La decisión de Samira
Sabe que en Afganistán no podrá estudiar, pero las dificultades no merman su ambición y cuenta con salir al extranjero para cumplir su sueño
La óptica infantil no enfoca aquello que no entiende, pero los ojos de Samira son enciclopédicos. Revelan la historia de una infancia devastada, agarrada a una muñeca con traje rosa a modo de salvavidas. Samira vive en un orfanato de Kabul y la vida se le ha quedado suspendida en el aire a los 9 años, con la llegada de los talibanes a Afganistán. Tiene muy claro que de mayor quiere ser médico para salvar a las personas de sus enfermedades y así servir a su patria. De momento, hasta que cumpla 12 años, podrá seguir acudiendo a la escuela. A partir de entonces tendrá prohibido estudiar. Las universidades públicas continúan cerradas y los talibanes ya han advertido que las mujeres no podrán ni trabajar ni estudiar.

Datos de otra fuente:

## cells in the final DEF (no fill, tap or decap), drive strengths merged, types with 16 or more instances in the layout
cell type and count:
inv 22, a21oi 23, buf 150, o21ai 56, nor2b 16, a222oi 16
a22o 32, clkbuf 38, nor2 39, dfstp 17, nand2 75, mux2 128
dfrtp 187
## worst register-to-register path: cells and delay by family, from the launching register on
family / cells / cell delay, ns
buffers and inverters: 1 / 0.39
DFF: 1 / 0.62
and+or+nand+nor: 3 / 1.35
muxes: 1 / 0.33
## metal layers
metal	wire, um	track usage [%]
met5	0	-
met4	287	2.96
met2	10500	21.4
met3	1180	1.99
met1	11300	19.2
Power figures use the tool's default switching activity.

Cuando la intransigencia levanta muros en tu vida, se necesita mantener la determinación que sentimos en la mirada de Samira. Sabe que no lo tendrá fácil, que en su país no podrá estudiar, pero las dificultades no han mermado su ambición y cuenta entre sus planes con salir al extranjero para poder cumplir su sueño. Una absoluta confianza en sí misma para contrarrestar el fanatismo. El talento es una divisa que tan solo encuentra el sitio en algunos seres dotados de una determinación fuera de lo común. Como la de Samira y su muñeca despeinada, que en medio del claroscuro de la fotografía permite que corra una brisa de enigma, una interrogación sobre lo que los mayores pensamos que será su futuro. Pero en su mirada hay un atisbo de esperanza. Es como si quisiera borrar nuestras dudas con la precocidad inocente de sus ojos duros, de mujer fuerte y decidida.
En el orfanato de Samira se están acabando los víveres. Ahmad Khalil Mayan, el responsable de la Aldea Infantil de Shamsa, situada en el norte de la capital, donde vive nuestra huérfana ha advertido que están teniendo que reducir las raciones de fruta y carne que se les da a los niños cada semana, porque se les acaba el dinero. Desde que los talibanes tomaron el control del país, las ayudas se agotaron repentinamente. Por eso lleva semanas llamando desesperadamente a los donantes que han apoyado hasta ahora el orfanato, sin ningún éxito. Lamentablemente la gran mayoría ha abandonado el país y no responden ni a las llamadas ni a los correos electrónicos de socorro que envía a diario. Además, se acerca el invierno y en Kabul las temperaturas descienden hasta los 15 grados bajo cero. En una ciudad donde la electricidad no solo es un lujo, sino que escasea y falla con frecuencia, es lógico que la gente tenga miedo a que llegue la estación más fría del año.
Dan ganas de entrar en la foto para destrabar cualquier gozne de miedo en el rostro de Samira. De susurrar a su oído una canción de cuna que le recuerde al hogar que nunca tuvo, de sentarse a su lado para que note el calor de una familia en la que apoyarse. De asegurar que conseguirá especializarse en lo que quiera. Porque un orfanato en un país en el que la impunidad es generalizada, no es un lugar seguro. En un territorio en el que apenas hay presencia extranjera y en el que todas las embajadas occidentales están tan cerradas como las fronteras, las niñas como Samira están a merced de lo que decidan los talibanes. Si además se cierran las universidades y se limita la educación, el resultado será un país con generaciones poco formadas, a las que se ha negado un futuro. Al final alguien tendrá un día que avergonzarse de consentir que todo esto ocurra. De las niñas afganas a las que no permitimos llegar a ser médicos.